Collection entries
● ● ● ● ●
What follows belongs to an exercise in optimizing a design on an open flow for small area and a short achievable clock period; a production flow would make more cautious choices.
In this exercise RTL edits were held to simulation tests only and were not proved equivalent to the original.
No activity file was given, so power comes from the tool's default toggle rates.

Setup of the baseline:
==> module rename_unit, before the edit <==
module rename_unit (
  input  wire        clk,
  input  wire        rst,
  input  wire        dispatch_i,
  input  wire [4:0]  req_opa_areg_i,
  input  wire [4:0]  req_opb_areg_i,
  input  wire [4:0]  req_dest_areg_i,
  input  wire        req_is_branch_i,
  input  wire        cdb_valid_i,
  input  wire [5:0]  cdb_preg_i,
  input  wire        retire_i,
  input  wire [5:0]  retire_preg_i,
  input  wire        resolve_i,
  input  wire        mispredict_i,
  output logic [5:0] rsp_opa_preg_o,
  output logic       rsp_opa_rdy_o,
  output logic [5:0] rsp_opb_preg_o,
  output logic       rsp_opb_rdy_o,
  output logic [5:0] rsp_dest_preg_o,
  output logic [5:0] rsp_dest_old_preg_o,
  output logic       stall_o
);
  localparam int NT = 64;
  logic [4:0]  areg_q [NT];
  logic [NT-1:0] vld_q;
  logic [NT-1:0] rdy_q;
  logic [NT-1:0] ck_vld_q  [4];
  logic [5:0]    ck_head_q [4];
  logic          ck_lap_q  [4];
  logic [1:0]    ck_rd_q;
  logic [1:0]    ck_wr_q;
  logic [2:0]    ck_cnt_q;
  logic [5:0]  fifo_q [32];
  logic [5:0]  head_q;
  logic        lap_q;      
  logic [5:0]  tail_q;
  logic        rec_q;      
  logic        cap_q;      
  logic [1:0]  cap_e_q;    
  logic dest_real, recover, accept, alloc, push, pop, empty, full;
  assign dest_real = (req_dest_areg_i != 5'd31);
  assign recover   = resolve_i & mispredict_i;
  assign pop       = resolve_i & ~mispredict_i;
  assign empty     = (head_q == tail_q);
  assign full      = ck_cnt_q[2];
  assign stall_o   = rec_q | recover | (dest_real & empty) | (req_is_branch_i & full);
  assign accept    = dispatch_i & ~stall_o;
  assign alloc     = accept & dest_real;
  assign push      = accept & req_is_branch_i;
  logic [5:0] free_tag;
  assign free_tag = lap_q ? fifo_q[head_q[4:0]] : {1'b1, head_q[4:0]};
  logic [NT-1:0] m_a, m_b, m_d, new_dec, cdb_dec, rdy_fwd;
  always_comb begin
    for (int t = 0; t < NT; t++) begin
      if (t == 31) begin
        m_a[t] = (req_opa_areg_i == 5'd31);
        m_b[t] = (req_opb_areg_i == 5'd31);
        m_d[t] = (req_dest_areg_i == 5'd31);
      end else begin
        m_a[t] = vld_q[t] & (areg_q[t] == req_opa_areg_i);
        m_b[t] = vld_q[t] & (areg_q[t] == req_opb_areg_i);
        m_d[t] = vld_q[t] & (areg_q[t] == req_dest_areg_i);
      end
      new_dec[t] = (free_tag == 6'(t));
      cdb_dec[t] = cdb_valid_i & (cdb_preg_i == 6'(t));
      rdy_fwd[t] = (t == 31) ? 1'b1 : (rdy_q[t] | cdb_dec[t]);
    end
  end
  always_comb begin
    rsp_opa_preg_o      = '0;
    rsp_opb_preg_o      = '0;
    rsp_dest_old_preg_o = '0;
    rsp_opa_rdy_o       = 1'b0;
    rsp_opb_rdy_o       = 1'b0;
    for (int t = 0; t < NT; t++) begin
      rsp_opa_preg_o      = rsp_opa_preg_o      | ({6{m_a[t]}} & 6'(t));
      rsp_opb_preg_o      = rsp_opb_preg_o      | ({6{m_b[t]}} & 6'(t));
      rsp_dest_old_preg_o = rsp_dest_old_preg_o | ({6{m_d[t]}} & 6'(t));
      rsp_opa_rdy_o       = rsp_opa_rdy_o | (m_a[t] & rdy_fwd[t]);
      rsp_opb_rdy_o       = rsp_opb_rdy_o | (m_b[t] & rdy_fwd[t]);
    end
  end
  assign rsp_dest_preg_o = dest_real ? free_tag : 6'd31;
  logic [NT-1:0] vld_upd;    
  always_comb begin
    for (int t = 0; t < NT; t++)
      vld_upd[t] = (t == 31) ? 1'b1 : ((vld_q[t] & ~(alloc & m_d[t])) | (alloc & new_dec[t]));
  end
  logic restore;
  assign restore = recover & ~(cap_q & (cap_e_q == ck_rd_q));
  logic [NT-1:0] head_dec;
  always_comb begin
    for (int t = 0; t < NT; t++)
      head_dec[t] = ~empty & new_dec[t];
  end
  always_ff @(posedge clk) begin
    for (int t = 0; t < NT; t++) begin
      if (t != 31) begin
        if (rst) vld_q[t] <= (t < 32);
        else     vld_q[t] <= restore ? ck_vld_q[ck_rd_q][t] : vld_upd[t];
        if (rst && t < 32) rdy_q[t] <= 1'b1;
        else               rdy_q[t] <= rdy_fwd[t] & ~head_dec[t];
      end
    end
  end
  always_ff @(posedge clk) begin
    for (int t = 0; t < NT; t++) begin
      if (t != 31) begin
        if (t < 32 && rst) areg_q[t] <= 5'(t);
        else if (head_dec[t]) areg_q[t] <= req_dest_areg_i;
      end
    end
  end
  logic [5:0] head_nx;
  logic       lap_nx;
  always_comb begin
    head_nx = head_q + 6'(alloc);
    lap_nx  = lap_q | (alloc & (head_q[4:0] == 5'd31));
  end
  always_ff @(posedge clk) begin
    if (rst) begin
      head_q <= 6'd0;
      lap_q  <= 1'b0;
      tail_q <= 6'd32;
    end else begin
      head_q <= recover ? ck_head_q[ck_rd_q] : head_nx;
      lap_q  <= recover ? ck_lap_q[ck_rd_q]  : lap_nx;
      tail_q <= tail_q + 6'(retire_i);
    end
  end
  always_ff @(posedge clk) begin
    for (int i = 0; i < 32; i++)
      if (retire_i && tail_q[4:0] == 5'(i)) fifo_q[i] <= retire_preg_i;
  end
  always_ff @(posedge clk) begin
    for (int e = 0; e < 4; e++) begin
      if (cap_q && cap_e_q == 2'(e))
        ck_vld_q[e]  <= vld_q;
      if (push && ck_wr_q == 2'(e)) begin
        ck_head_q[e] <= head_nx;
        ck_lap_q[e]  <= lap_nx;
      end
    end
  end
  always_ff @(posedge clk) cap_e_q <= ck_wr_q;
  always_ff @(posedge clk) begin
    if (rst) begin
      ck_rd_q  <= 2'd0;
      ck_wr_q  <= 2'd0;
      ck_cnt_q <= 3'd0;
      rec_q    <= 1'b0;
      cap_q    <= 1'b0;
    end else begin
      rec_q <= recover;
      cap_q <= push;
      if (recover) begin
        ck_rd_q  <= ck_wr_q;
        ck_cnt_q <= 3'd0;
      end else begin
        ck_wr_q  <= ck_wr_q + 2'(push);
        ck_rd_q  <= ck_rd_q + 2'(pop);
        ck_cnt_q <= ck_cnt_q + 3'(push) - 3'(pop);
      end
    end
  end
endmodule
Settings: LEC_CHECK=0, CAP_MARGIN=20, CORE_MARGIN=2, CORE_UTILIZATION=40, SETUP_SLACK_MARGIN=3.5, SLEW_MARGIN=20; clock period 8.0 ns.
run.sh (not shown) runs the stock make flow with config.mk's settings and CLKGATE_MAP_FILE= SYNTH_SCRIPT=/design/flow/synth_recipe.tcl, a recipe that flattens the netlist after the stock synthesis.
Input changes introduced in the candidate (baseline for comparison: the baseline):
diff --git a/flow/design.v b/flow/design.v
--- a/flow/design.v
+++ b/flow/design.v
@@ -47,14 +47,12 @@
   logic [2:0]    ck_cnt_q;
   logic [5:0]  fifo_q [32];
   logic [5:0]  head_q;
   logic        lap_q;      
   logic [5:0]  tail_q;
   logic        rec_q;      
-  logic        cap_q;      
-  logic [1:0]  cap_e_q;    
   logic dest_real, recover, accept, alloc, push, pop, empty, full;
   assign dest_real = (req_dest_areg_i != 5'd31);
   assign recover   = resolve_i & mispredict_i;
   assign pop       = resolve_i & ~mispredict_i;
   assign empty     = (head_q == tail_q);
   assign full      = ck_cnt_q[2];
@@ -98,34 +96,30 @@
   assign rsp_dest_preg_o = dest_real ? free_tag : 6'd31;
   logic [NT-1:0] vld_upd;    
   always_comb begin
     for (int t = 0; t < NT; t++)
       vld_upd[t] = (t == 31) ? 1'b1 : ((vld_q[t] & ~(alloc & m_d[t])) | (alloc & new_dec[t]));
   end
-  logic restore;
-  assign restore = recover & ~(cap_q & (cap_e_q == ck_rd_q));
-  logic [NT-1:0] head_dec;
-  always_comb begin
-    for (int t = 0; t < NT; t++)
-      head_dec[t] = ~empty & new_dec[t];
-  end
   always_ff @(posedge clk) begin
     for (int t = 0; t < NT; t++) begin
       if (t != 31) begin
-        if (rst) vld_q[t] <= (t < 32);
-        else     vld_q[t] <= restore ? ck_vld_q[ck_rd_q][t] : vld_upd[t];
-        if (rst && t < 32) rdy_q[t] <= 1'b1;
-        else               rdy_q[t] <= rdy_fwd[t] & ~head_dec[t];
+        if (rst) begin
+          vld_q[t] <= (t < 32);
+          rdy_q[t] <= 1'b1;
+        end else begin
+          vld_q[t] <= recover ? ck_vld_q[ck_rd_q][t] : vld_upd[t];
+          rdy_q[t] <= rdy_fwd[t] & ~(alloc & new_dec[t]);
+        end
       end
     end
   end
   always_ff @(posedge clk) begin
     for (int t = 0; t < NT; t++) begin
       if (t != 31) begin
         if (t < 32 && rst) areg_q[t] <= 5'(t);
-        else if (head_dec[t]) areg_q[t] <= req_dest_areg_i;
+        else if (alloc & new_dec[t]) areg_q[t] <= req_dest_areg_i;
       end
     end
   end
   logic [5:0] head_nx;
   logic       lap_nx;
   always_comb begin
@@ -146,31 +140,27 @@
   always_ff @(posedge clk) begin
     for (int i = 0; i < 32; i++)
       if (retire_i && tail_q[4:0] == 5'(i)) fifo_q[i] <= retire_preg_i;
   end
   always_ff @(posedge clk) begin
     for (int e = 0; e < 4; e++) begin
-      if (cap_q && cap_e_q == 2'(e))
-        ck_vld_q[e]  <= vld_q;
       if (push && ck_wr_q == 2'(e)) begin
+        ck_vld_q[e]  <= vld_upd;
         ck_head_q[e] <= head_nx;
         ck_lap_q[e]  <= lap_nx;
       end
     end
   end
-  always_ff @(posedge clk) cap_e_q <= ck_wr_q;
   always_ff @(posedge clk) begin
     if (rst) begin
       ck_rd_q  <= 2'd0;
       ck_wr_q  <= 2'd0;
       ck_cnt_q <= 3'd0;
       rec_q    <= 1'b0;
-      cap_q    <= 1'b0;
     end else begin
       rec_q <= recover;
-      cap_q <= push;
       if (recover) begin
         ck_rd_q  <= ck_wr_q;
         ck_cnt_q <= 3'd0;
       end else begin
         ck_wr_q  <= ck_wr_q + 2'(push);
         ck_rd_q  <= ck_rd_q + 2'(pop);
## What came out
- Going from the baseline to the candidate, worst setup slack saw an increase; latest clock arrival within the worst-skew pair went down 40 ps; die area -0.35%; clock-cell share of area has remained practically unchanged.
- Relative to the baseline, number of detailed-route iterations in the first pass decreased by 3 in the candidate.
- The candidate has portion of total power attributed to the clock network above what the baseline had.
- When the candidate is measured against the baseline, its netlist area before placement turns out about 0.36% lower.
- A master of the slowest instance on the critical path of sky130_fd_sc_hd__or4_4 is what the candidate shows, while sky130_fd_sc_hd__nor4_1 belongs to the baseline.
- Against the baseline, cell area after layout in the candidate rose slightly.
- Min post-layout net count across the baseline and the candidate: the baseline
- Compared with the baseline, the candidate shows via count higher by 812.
● ● ● ● ●
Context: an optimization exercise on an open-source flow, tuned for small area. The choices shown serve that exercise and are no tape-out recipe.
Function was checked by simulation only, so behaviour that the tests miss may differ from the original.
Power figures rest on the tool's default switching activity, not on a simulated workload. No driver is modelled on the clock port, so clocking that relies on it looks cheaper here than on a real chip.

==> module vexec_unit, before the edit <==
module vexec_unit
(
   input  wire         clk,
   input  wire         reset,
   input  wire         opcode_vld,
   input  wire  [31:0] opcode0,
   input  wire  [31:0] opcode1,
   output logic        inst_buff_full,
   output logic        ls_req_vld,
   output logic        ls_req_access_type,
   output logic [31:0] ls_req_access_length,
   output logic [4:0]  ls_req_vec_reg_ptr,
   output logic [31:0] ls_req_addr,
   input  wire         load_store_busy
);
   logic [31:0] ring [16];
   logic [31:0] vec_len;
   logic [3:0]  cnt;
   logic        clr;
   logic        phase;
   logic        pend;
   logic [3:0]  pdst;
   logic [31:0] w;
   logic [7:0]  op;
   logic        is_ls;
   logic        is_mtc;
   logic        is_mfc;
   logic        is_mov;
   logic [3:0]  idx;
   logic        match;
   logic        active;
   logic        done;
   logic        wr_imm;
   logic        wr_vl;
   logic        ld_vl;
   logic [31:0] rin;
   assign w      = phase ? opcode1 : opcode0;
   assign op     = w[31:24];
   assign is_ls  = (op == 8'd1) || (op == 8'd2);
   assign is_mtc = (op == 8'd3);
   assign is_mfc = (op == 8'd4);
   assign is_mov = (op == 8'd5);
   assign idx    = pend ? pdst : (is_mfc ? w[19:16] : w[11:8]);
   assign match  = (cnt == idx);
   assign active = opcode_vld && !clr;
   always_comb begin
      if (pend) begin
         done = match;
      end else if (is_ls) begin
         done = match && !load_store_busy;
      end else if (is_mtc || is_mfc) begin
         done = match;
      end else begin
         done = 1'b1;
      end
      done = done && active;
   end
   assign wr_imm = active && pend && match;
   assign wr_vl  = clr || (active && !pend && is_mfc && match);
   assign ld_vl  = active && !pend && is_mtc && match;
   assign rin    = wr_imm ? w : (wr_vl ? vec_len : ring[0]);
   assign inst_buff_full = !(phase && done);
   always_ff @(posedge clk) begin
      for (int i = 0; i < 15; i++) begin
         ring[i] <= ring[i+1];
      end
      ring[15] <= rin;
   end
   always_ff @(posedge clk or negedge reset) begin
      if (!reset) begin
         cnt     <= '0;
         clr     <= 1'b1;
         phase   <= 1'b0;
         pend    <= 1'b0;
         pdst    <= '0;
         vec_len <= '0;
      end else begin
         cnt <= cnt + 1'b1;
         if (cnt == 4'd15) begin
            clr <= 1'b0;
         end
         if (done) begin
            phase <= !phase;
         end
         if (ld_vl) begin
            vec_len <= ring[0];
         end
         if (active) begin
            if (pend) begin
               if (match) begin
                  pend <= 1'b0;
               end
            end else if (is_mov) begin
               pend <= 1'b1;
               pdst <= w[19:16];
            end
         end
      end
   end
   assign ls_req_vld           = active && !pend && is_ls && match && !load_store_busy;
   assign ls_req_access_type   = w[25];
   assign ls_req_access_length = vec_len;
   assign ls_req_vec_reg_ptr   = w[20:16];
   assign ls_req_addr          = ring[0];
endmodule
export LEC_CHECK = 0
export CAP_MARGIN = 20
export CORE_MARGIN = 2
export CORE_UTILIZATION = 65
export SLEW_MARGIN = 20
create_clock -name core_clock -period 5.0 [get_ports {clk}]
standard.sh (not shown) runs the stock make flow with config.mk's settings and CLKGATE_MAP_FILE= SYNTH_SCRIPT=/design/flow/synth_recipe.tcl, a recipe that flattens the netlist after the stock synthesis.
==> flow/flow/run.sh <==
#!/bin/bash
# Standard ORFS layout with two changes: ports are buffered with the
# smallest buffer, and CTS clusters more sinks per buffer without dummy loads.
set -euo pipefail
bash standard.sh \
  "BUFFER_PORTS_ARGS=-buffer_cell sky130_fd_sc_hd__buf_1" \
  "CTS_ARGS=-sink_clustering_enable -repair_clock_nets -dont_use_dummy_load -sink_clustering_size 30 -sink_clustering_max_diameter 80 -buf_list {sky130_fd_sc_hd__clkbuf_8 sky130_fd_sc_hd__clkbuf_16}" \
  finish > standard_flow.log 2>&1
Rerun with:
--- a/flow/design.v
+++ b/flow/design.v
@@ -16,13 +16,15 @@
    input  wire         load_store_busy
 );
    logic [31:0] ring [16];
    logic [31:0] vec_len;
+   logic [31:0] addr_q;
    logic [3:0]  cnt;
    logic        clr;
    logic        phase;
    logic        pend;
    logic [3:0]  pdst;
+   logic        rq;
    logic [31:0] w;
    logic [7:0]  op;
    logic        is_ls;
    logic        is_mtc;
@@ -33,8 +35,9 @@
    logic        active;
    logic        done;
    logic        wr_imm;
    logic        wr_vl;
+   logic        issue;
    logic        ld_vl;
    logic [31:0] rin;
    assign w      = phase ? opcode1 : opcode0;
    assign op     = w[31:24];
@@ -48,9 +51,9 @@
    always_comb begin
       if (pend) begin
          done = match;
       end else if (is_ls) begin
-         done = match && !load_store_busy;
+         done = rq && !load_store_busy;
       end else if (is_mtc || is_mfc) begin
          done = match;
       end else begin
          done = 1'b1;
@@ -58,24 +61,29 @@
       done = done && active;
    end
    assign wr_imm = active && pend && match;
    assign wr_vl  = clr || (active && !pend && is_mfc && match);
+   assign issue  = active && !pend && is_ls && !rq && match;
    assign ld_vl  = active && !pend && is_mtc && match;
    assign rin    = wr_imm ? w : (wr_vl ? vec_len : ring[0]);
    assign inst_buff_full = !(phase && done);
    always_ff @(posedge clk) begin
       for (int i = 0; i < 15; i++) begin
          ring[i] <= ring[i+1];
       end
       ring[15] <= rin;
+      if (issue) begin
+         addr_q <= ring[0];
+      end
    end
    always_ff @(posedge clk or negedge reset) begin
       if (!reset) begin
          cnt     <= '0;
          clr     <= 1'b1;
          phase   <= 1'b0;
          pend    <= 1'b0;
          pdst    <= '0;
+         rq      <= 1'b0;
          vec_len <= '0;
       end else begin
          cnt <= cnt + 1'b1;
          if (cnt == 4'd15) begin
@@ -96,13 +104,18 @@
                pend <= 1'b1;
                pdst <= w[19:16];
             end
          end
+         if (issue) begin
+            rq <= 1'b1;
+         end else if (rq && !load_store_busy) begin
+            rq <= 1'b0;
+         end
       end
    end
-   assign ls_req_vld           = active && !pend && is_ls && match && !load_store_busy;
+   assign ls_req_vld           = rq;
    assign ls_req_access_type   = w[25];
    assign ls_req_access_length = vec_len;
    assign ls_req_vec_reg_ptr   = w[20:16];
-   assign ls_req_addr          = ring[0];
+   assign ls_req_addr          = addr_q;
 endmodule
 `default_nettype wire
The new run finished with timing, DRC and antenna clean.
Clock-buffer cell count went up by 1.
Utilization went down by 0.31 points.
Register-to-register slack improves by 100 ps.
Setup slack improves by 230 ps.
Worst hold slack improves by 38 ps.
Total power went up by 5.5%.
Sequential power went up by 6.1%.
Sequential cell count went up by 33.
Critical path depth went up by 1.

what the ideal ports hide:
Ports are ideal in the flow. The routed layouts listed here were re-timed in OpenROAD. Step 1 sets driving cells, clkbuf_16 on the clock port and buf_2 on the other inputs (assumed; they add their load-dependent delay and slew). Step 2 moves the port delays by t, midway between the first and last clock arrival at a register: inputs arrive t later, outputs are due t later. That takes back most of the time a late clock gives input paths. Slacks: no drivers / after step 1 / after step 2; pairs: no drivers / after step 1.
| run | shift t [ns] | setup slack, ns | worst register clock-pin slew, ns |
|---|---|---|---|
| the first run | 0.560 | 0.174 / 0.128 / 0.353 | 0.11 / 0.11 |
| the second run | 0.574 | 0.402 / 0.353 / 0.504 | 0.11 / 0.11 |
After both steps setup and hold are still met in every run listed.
● ● ● ● ●
What to do
In the entries above, find each line with the word "synthesis" and show it.

Output for this exercise
run.sh (not shown) runs the stock make flow with config.mk's settings and CLKGATE_MAP_FILE= SYNTH_SCRIPT=/design/flow/synth_recipe.tcl, a recipe that flattens the netlist after the stock synthesis.
standard.sh (not shown) runs the stock make flow with config.mk's settings and CLKGATE_MAP_FILE= SYNTH_SCRIPT=/design/flow/synth_recipe.tcl, a recipe that flattens the netlist after the stock synthesis.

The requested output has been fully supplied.